As you jump to attitude front plié, be sure to count 4, 5, 6 because next, as the same music repeats, you begin counting one beat for every two counts 4 1/2 times, as you do a step that looks basically like you are, well, doing a gigue, turning around yourself 3-4 times before finishing it out with a 1, 3, 4, 5 hold six.  Jump on one with your feet flexed, land on four, pose on five, and repeat a few times making a large semi-circle before catching back up to the swing of the 6/8 for the nice balancé step.
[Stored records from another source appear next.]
This is an optimization exercise on Yosys and OpenROAD, whose aim is small area, not a production implementation. The RTL was checked by simulation tests, not by an equivalence proof against the original design. Power and IR drop assume default switching activity.

==> flow/design.v, too long to show whole: its modules and the start of the top module <==
// module CompUnit: 981 lines
// module FullAdd: 10 lines
// module SelN: 11 lines
// module AccSelN: 9 lines
// module XnorN: 7 lines
// module XorN: 7 lines
// module OrN: 7 lines
module CompUnit #(
    parameter value_width = 16
) (
    input wire clk,
    input wire [2:0] instr,
    input wire [value_width-1:0] A1,
    input wire [value_width-1:0] A2,
    input wire [value_width-1:0] W1,
    input wire [value_width-1:0] W2,
    output reg [value_width-1:0] out1
);
  // ...
==> flow/flow/run.sh <==
#!/bin/bash
# The standard layout (standard.sh), with two changes:
#  - ABC sees a light load on each output of a module, so it keeps the
#    smallest drive strength instead of upsizing every module output;
#  - the port buffers are the smallest buffer cell.
# Each step's full output goes to its own log in this folder.
set -euo pipefail
export BUFFER_PORTS_ARGS="-buffer_cell sky130_fd_sc_hd__buf_1"
bash standard.sh ABC_LOAD_IN_FF=0.005 synth > synth.log 2>&1
bash standard.sh ABC_LOAD_IN_FF=0.005 finish > finish.log 2>&1
==> flow/standard.sh <==
#!/bin/bash
# synth_recipe.tcl (not shown) runs the flow's synth.tcl, then flattens the netlist and writes it again
# the make line also repeats each setting of config.mk as NAME=value (left out here)
make -C /OpenROAD-flow-scripts/flow DESIGN_CONFIG=/design/flow/config.mk WORK_HOME=/design/flow/orfs CLKGATE_MAP_FILE= SYNTH_SCRIPT=/design/flow/synth_recipe.tcl "${@:-finish}"
==> flow/config.mk <==
export PLATFORM = sky130hd
export DESIGN_NAME = CompUnit
export DESIGN_NICKNAME = CompUnit
export VERILOG_FILES = /design/flow/design.v
export SDC_FILE = /design/flow/constraint.sdc
export NUM_CORES = 4
export LEC_CHECK = 0
export ABC_CLOCK_PERIOD_IN_PS = 10000
export CAP_MARGIN = 0
export CELL_PAD_IN_SITES_DETAIL_PLACEMENT = 1
export CELL_PAD_IN_SITES_GLOBAL_PLACEMENT = 1
export CORE_MARGIN = 2
export CORE_UTILIZATION = 40
export CTS_BUF_LIST = sky130_fd_sc_hd__clkbuf_4
export CTS_CLUSTER_SIZE = 20
export GPL_TIMING_DRIVEN = 0
export PLACE_DENSITY = 0.5
export SLEW_MARGIN = 0
export SYNTH_HIERARCHICAL = 1
==> flow/constraint.sdc <==
create_clock -name core_clock -period 10.0 [get_ports {clk}]
set_input_delay 2.0000 -clock core_clock [delete_from_list [all_inputs] [get_ports {clk}]]
set_output_delay 2.0000 -clock core_clock [all_outputs]
set_load 0.01 [all_outputs]
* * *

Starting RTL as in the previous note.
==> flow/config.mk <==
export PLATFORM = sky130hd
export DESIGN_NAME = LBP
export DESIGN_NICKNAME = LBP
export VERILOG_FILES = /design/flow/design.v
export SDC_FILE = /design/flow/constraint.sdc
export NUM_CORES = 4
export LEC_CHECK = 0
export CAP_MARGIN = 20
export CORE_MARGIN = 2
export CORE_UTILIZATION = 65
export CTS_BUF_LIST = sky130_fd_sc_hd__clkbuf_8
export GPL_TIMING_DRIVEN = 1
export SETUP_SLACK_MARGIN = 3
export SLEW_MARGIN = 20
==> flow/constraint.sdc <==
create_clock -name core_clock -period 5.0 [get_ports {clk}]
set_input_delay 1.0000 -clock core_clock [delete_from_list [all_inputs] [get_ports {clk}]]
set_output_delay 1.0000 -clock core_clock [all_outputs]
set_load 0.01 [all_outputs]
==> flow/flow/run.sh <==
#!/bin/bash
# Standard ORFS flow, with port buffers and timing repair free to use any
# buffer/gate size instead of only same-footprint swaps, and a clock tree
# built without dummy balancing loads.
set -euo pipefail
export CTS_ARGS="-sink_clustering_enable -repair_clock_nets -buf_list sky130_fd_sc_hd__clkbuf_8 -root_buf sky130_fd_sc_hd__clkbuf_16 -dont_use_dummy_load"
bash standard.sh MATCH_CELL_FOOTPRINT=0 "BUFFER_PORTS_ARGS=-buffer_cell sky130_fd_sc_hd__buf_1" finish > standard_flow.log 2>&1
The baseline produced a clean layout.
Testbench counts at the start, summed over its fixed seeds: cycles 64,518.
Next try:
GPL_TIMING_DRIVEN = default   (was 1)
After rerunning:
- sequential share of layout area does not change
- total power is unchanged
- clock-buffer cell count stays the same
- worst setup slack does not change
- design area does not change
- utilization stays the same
At this point, your focus turns to your legs as Balanchine turns his focus to larger phrases within the music of the second half of Mozart’s Little Gigue. Step phrases begin to last two bars, and you look at a bigger picture of repeating phrases building. This is why you have to focus on your legs: the larger jumps begin, and your legs begin to burn, which is why you make sure you are breathing. Balanchine gets into the heaviness of it all and emphasizes the one of each triplet: which means you are landing from jumps in a low plié now for the majority of the dance. You fly downstage on a diagonal as if pushing through a gentle barrier; you kick away imaginary obstacles (or the real obstacle of your stamina) to return to the level of elegance that preceded in the first section, as well as the syncopation.

And that’s the real beauty of this dance: it’s two minutes and fifteen seconds of the present. There’s no time to be anywhere else because you are thinking constantly, living in the moment. It’s only you out there. The more you rehearse this dance, the less thinking you have to do, but ultimately you are executing a dance of extreme precision, while testing your strength, musicality and stamina. When you come forward at the end for sixteen small jumps counting one-two for each one and ending in a surprise sissonne to the knee, you don’t bow, but stay there, still. Four women enter behind you and begin to dance. You can’t see them at first, but you know they are there behind you. You are still in the moment, because there is nowhere else to be, you can just breathe as you exit and cede the floor to the next twenty minutes of joyful, reverent musicality.